Oh - if only it was that simple! In fact just being told that I'm worrying unnecessarily makes me even more anxious!
The major thing my anxiety has taught me (rightly or wrongly) is that other people are the problem. I can't distinguish between which other people sometimes, so I mostly avoid everybody. I also avoid having people in the house.
Other People in the house means I have to look a certain way, the loos must be extremely clean, the kitchen must be clean and the house must look like I am in control of myself. Which, ironically, all adds up to mean I am not in control of myself at all. It also means I am the host and must be pleasant and interested, ask the right questions, provide food and drink, take care of any children, and make sure Other People are happy. Again, ironically, this usually means I am so overwhelmed by how I must perform that I behave like a completely unnatural fuckwit.

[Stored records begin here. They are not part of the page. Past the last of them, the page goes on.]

What follows belongs to an exercise in optimizing a design on an open flow for small area; a production flow would make more cautious choices. In this exercise RTL edits were held to simulation tests only and were not proved equivalent to the original. Power figures rest on the tool's default switching activity, not on a simulated workload.

## dso100fb
module dso100fb (
    input         CLK,
    input         RST_N,
    input  [31:0] PADDR,
    input         PENABLE,
    output [31:0] PRDATA,
    output        PREADY,
    output        PSLVERR,
    input         PSEL,
    input  [31:0] PWDATA,
    input         PWRITE,
    output [71:0] MCMD_TDATA,
    input         MCMD_TREADY,
    output        MCMD_TVALID,
    input   [7:0] MSTS_TDATA,
    output        MSTS_TREADY,
    input         MSTS_TVALID,
    input  [31:0] MDATA_TDATA,
    output        MDATA_TREADY,
    input         MDATA_TVALID,
    output [31:0] VID_DATA,
    output        VID_DE,
    output        VID_HSYNC,
    output        VID_VSYNC,
    output        INTR,
    output        LCD_ENABLE,
    output        BL_ENABLE,
    output        OVERLAY_EN,
    input         OVERLAY_VALID,
    input  [31:0] OVERLAY_DATA,
    output        OVERLAY_SYNC,
    output        VID_RST_N
);
    wire start, stop, started, stopped;
    wire [1:0] state;
  ...
Size: roughly 4,800 cells after synthesis, roughly 1,400 flip-flops, roughly 0.055 sq mm of cells after synthesis.
export LEC_CHECK = 0
export CAP_MARGIN = 20
export CORE_MARGIN = 2
export CORE_UTILIZATION = 60
export CTS_BUF_LIST = sky130_fd_sc_hd__clkbuf_8
export CTS_CLUSTER_DIAMETER = 70
export CTS_CLUSTER_SIZE = 15
export PLACE_DENSITY = 0.75
export SLEW_MARGIN = 20
create_clock -name core_clock -period 10.0 [get_ports {CLK}]
standard.sh (not shown) runs the stock make flow with config.mk's settings and CLKGATE_MAP_FILE= SYNTH_SCRIPT=/design/flow/synth_recipe.tcl, a recipe that flattens the netlist after the stock synthesis.
==> flow/flow/run.sh <==
#!/bin/bash
set -euo pipefail
export BUFFER_PORTS_ARGS="-buffer_cell sky130_fd_sc_hd__buf_1"
bash standard.sh finish > standard_flow.log 2>&1
The starting point finished with timing, DRC and antenna clean.
==> next run, changes <==
--- a/flow/design.v
+++ b/flow/design.v
@@ -193,13 +193,12 @@
     input             CLK,
     input             RD_RST_N,
     input             RD,
     output reg        RD_EMPTY,
     output reg        RD_VALID,
     input             RD_GATE,
-    input             RD_DE,
     output     [31:0] RD_DATA,
     input             WR_RST_N,
     input             WR,
     output reg        WR_FULL,
     input      [31:0] WR_DATA
 );
@@ -249,34 +248,25 @@
     wire [4:0] wslot = wbin[4:0] + 5'd1;
     genvar p;
     generate
         for(p = 0; p < 32; p = p + 1)
         begin : slot
             wire sel = (wslot == p);
-            wire we_lo = WR & ~WR_FULL & sel;
-            wire hold_lo = ~(WR & ~WR_FULL2 & sel);
-            wire we_hi = WR & ~WR_FULL2 & sel;
-            wire hold_hi = ~(WR & ~WR_FULL & sel);
+            wire we = WR & ~WR_FULL & sel;
+            wire hold = ~(WR & ~WR_FULL2 & sel);
             always @ (posedge CLK)
-            begin
-                mem[p][15:0] <= (WR_DATA[15:0] & {16{we_lo}}) | (mem[p][15:0] & {16{hold_lo}});
-                mem[p][31:16] <= (WR_DATA[31:16] & {16{we_hi}}) | (mem[p][31:16] & {16{hold_hi}});
-            end
+                mem[p] <= (WR_DATA & {32{we}}) | (mem[p] & {32{hold}});
         end
     endgenerate
-    wire rd_valid_hi = rv1 && RD_DE;
     reg [31:0] rdata;
     integer k;
     always @*
     begin
         rdata = 32'b0;
         for(k = 0; k < 32; k = k + 1)
-        begin
-            rdata[15:0] = rdata[15:0] | (mem[k][15:0] & {16{RD_VALID && rbin[4:0] == k}});
-            rdata[31:16] = rdata[31:16] | (mem[k][31:16] & {16{rd_valid_hi && rbin[4:0] == k}});
-        end
+            rdata = rdata | (mem[k] & {32{RD_VALID && rbin[4:0] == k}});
     end
     assign RD_DATA = rdata;
 endmodule
 module dso100fb_sync (
     input        CLK,
     input        RST_N,
@@ -665,13 +655,12 @@
         .CLK(CLK),
         .RD_RST_N(vid_rst_n),
         .RD(video_fetch),
         .RD_EMPTY(video_empty),
         .RD_VALID(video_valid),
         .RD_GATE(de_next),
-        .RD_DE(de),
         .RD_DATA(video_pixel),
         .WR_RST_N(RST_N),
         .WR(MDATA_TVALID),
         .WR_FULL(fifo_full),
         .WR_DATA(MDATA_TDATA)
     );
=> Clock power stays flat; register-to-register slack degrades by 0.51 ns; worst hold slack improves by 0.049 ns; clock skew goes up by 0.0078 ns; final cell count goes down by 1.3%.

-- static timing again, ports no longer ideal --
How much do the figures lean on ideal ports? The routed layouts below were timed once more, with nothing changed but the port constraints. Step 1 assumes that a clkbuf_16 drives the clock port and a buf_2 every other input. Step 2 times the ports against the registers' clock, not the clock port: input delays grow and output delays shrink by t, the midpoint of the rising clock arrivals with the driver on. Slacks: ideal / step 1 / step 2; pairs: ideal / step 1.
run	t, ns	setup slack, ns	clock arrival spread, ns
the first run	0.926	3.273 / 3.273 / 3.273	0.065 / 0.065
the second run	0.894	2.765 / 2.765 / 2.765	0.076 / 0.076
After both steps every run listed still meets setup and hold.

All my life I have hidden these anxieties because 1 of 2 things happen when you are honest about them: 1. People who love you and understand you stay away because they don't want to upset you. Wrong; or 2. People who don't understand tell you you are being stupid, there's nothing to worry about and offer advice. Also wrong.
So I keep quiet and let people carry on thinking I'm an unsociable, unfriendly, uncaring git.
Where's all this leading?
Well. Back to the beginning. I want to be creative. I want to sit and write every day. I don't want to write all day every day like I used to think I wanted to. I just want to be able to grab those thought bubbles and make copies of them before they disappear without being clouded by the constant stream of obligation.
Right now, for instance I am juggling the comings and goings of 2 of the kids, trying to persuade the middle child to take the dog for a walk - and not just a 2 minute outing (failed), the phone has rung and demanded my attention, the doorbell has rung and demanded my attention, I've missed breakfast, the house is a mess, I'm not looking even vaguely decent or presentable if anyone were to come round, and all last year's bookwork needs sorting (and finishing filing) and giving to the accountant.
My idea for having another blipfoto account for flash fiction hasn't worked so far. I keep thinking I haven't got time or when I have it's too late at night and I'm too tired and I don't feel creative.
A couple of things have inspired* me in the last 24 hours. But I still feel I have to deal with all the things which are making me anxious first and unfortunately that list never ever ever ends when I feel like this.
Miserable self indulgence I know. But I needed to do this.
I've just popped back to mop up some stonking typos and am feeling a bit better. I can recognise that what is happening today is not the direct cause of my anxiety. It's things I've had to force myself to deal with without reacting in the past couple of weeks and the build up of tension and tiredness that has caused. Things happening to me today are just triggers for the symptoms that have already manifested.
*My inspiration last night came from Neil Gaiman: In his introduction to children's book Coraline he wrote about how he found himself too busy to continue writing the book but after some years came back to it "I still had no time, so I would write fifty words a night in bed, before I fell asleep," he says.
Such a simple short sentence had an immediate and profound effect on me. Fifty words...? That's a cinch! This paragraph is more than fifty words!